++++ Data records ++++

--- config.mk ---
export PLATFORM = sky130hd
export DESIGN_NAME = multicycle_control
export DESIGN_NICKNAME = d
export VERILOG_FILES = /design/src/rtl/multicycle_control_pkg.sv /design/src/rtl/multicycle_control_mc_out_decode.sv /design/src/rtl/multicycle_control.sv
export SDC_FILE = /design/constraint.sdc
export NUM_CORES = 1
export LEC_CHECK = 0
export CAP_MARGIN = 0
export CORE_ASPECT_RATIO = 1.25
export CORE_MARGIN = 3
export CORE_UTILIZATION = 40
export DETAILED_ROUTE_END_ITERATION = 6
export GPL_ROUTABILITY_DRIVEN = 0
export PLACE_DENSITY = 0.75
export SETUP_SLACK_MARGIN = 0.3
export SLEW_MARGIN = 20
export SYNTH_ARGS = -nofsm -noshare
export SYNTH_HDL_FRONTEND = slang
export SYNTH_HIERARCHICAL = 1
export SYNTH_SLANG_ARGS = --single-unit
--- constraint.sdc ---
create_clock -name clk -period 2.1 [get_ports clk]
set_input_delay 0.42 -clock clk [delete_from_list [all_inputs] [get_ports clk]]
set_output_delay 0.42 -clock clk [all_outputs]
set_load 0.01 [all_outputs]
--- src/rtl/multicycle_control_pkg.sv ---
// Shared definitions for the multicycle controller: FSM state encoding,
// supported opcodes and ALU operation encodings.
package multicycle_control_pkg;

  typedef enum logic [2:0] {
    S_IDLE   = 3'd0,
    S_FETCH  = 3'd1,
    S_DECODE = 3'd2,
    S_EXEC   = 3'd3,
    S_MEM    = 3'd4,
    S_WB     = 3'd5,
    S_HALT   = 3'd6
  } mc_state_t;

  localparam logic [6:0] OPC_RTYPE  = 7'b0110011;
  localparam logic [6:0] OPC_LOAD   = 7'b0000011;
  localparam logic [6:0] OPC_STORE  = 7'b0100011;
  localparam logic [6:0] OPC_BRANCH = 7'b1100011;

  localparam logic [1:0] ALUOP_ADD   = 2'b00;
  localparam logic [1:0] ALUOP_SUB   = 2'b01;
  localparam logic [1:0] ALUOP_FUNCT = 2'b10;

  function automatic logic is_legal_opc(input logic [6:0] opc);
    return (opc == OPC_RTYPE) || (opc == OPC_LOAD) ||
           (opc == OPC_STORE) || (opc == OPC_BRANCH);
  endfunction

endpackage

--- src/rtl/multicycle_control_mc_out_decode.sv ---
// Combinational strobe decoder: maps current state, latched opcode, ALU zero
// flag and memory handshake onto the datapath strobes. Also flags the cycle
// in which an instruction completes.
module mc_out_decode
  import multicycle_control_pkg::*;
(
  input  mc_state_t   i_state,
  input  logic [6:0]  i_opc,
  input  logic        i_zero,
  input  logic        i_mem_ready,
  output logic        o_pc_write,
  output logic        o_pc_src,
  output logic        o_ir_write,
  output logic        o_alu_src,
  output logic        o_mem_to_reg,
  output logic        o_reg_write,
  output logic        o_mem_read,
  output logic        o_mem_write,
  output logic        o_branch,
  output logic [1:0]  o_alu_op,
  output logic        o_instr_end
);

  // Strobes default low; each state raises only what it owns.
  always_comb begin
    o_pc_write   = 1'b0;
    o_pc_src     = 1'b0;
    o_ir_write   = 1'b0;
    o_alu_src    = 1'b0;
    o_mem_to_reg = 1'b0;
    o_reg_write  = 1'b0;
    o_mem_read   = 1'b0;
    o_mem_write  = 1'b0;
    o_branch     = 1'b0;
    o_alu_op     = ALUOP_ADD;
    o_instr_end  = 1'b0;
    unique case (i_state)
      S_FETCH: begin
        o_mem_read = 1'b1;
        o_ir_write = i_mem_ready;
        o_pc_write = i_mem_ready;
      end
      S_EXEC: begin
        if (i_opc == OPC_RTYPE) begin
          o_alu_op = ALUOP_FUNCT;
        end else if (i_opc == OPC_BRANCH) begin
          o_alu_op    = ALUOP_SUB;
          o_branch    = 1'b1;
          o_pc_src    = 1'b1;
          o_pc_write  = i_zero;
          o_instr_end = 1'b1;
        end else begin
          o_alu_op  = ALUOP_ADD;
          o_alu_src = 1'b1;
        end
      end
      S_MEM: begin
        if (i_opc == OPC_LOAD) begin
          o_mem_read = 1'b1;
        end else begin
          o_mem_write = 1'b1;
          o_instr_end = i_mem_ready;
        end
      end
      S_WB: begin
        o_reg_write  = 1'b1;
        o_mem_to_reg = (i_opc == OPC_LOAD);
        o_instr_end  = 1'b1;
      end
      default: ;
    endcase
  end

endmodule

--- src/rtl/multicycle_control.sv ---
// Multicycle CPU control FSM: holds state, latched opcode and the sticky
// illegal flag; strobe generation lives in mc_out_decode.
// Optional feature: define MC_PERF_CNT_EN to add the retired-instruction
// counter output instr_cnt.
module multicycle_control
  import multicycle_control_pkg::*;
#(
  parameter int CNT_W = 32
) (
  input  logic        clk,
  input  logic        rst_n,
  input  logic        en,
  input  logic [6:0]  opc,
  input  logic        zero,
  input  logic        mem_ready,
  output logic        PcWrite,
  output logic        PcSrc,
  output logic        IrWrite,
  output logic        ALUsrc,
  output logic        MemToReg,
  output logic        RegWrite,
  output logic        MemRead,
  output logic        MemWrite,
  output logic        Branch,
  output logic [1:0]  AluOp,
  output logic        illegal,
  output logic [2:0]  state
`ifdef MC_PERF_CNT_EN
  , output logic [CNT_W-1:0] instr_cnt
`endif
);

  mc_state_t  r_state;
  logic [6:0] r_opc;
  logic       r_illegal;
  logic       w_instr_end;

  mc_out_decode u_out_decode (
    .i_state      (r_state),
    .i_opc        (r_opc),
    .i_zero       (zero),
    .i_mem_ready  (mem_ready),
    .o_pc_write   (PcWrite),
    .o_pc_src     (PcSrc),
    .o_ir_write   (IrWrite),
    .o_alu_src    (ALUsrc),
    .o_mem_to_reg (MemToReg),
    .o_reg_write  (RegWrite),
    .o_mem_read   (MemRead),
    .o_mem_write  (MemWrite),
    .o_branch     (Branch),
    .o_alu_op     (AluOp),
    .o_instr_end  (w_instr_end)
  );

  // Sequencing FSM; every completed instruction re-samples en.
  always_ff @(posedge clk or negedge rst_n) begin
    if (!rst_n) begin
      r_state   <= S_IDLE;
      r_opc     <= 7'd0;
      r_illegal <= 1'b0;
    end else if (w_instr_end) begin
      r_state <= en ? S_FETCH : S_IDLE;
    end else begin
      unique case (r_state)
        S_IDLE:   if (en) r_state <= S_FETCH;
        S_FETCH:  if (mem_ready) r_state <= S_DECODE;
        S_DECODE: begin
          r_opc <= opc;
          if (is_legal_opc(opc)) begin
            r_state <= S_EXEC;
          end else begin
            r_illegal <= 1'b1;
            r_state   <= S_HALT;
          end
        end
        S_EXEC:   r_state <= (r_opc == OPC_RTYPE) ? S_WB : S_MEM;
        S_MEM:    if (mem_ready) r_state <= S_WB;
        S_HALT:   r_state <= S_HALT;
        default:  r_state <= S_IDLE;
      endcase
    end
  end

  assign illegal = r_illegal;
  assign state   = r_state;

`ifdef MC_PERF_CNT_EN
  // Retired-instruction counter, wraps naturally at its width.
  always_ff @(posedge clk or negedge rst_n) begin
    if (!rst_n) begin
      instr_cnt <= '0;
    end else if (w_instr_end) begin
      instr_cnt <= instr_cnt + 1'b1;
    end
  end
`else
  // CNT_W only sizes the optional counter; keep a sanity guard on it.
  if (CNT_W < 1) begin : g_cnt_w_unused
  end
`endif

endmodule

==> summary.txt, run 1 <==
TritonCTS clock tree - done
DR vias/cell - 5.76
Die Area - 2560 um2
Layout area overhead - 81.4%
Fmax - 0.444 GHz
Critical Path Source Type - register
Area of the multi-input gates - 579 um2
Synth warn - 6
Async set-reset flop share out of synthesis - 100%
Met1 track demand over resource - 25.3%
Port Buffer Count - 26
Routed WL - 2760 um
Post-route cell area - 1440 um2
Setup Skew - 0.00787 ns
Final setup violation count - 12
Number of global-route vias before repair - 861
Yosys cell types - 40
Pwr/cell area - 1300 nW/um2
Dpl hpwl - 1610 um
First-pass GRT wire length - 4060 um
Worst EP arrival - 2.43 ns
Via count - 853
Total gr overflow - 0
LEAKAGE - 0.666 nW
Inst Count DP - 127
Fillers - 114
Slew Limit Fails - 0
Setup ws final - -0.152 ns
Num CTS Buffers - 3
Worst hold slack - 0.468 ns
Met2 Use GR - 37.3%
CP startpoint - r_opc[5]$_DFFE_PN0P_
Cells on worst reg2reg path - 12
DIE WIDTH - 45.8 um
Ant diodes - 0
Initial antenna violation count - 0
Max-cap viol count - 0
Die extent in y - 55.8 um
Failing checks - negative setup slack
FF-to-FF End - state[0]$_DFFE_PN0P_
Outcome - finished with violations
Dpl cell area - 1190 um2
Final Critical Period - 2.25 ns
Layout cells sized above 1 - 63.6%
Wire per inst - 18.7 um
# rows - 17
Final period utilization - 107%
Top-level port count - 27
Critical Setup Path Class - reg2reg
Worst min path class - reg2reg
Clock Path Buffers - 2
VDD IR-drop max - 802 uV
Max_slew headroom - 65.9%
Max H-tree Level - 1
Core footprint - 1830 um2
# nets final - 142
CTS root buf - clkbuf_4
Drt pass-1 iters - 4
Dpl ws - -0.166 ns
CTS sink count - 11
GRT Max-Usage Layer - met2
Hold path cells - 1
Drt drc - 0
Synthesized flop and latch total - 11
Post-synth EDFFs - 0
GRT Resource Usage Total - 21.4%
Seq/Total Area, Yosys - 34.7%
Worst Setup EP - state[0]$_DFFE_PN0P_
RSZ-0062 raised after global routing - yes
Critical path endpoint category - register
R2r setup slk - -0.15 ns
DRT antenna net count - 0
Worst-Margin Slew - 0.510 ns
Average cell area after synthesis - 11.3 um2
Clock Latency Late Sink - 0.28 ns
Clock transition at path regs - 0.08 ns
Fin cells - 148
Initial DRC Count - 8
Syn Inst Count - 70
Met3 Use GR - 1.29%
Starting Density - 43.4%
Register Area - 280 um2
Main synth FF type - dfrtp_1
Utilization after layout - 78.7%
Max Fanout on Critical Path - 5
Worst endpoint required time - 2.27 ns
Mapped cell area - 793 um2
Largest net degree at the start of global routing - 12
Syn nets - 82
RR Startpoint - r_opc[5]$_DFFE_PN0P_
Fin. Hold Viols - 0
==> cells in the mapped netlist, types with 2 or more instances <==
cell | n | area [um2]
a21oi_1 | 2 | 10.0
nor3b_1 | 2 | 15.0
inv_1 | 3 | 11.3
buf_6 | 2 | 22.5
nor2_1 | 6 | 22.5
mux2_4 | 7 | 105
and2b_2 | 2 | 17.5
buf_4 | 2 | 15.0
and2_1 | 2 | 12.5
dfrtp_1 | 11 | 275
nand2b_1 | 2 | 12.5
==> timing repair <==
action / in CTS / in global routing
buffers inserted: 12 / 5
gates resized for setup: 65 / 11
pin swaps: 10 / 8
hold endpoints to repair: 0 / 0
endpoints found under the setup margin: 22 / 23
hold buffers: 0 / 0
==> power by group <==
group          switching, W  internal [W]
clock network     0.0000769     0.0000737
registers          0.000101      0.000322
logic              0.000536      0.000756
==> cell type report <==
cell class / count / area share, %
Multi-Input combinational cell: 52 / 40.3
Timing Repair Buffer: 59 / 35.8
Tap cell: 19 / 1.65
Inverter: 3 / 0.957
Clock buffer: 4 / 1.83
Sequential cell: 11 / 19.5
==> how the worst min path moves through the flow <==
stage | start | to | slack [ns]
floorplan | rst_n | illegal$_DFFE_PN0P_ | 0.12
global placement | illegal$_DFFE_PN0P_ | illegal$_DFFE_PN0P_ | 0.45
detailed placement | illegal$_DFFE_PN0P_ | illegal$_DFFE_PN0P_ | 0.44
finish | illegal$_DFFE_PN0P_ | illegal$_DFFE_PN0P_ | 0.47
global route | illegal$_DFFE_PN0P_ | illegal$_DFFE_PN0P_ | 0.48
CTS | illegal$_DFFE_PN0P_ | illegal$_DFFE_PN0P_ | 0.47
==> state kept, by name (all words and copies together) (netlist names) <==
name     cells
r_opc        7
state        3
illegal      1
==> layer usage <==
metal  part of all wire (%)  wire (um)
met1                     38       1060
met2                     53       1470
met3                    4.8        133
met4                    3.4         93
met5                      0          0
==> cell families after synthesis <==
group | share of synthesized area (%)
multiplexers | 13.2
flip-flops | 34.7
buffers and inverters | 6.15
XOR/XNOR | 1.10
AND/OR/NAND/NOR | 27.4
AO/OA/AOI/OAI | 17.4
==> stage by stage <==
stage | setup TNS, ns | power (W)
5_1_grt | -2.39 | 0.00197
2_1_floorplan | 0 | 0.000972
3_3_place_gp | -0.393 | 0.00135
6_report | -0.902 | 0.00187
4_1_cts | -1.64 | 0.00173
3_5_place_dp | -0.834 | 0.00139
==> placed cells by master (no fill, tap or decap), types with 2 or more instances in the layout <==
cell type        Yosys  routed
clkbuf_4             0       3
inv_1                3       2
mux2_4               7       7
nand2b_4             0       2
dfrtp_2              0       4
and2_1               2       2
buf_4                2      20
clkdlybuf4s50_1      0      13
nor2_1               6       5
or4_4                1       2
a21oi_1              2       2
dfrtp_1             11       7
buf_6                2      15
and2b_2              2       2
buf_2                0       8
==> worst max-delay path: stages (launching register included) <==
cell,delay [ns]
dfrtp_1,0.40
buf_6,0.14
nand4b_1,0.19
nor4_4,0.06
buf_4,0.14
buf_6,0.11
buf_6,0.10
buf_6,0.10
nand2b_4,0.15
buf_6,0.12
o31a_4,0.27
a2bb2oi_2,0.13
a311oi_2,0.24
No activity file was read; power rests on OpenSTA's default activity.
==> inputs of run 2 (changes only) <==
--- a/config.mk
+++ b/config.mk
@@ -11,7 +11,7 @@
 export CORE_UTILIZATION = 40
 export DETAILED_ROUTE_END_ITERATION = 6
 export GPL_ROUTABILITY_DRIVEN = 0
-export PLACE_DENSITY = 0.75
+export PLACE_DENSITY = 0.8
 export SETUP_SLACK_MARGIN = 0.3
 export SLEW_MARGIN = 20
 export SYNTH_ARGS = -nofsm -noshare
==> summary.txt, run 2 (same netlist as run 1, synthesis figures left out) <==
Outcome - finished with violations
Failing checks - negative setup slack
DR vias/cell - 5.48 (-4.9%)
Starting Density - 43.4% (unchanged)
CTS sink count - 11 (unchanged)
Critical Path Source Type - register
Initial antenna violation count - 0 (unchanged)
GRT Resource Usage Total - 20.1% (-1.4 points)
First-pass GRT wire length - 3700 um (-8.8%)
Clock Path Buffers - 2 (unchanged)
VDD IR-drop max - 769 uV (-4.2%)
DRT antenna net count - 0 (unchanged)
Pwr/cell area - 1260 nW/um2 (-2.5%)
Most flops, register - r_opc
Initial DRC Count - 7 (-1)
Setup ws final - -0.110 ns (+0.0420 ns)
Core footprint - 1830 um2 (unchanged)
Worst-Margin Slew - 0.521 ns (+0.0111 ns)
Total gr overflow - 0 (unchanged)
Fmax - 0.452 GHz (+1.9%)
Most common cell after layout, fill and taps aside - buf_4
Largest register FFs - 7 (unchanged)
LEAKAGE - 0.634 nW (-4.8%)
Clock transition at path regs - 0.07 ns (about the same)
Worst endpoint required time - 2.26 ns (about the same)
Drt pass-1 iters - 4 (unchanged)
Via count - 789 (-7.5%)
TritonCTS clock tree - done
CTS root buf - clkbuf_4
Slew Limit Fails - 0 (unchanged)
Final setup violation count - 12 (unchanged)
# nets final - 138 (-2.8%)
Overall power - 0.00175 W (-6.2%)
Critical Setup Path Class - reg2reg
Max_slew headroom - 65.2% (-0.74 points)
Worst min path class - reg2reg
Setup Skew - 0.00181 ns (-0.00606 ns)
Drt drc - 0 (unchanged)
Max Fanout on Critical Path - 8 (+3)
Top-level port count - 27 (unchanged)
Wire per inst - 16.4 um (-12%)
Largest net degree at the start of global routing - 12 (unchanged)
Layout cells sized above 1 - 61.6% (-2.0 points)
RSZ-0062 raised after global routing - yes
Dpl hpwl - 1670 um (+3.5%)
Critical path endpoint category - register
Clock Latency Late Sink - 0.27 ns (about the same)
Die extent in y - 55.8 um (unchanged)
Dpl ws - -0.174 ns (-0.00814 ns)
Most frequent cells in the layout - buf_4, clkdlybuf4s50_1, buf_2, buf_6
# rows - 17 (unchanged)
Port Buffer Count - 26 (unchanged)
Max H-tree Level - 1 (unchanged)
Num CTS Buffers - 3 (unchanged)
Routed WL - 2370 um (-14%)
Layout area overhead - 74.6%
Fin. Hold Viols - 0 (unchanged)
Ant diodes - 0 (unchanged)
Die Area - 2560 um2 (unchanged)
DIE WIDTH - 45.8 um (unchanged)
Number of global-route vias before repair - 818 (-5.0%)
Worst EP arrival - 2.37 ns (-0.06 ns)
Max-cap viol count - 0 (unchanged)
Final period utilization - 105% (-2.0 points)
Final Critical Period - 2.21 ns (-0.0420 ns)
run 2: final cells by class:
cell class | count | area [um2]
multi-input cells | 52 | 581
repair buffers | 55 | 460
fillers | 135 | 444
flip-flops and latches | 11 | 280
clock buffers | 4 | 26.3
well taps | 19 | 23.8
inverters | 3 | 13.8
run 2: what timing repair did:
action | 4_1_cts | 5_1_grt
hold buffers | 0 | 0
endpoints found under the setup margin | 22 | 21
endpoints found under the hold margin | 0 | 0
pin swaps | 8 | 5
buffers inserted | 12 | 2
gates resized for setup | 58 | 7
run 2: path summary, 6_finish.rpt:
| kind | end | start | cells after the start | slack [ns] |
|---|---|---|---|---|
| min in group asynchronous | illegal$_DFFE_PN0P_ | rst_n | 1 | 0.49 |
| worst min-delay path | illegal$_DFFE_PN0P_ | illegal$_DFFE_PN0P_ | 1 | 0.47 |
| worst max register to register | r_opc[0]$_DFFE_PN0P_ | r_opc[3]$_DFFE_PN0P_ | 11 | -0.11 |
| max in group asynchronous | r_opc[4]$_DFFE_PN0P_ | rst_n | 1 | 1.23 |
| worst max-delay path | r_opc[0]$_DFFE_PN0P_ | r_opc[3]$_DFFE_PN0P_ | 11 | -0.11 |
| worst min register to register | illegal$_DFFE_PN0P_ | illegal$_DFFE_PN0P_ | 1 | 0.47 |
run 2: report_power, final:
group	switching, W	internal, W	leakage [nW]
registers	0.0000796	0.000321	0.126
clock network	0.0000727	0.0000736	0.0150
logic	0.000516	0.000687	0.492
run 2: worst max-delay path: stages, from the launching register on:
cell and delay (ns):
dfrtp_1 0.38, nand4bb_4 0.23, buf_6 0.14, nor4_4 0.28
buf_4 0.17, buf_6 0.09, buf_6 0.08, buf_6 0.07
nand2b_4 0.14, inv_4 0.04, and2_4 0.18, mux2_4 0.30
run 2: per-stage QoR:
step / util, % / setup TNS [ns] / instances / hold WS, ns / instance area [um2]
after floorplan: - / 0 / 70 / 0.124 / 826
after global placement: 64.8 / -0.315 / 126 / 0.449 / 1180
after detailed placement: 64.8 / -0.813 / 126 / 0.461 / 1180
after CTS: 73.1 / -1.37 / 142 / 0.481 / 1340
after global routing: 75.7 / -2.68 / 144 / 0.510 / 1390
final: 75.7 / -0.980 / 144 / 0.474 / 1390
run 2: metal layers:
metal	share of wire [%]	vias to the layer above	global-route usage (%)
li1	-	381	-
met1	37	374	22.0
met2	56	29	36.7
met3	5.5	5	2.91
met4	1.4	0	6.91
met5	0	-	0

++++

#### Work instructions:
What do the lines above say from the one containing "repair buffers | 55 | 460" down to the one containing "rst_n | 1 | 0.49 |"? Return them exactly, both end lines included, and only them.

#### Task response:
repair buffers | 55 | 460
fillers | 135 | 444
flip-flops and latches | 11 | 280
clock buffers | 4 | 26.3
well taps | 19 | 23.8
inverters | 3 | 13.8
run 2: what timing repair did:
action | 4_1_cts | 5_1_grt
hold buffers | 0 | 0
endpoints found under the setup margin | 22 | 21
endpoints found under the hold margin | 0 | 0
pin swaps | 8 | 5
buffers inserted | 12 | 2
gates resized for setup | 58 | 7
run 2: path summary, 6_finish.rpt:
| kind | end | start | cells after the start | slack [ns] |
|---|---|---|---|---|
| min in group asynchronous | illegal$_DFFE_PN0P_ | rst_n | 1 | 0.49 |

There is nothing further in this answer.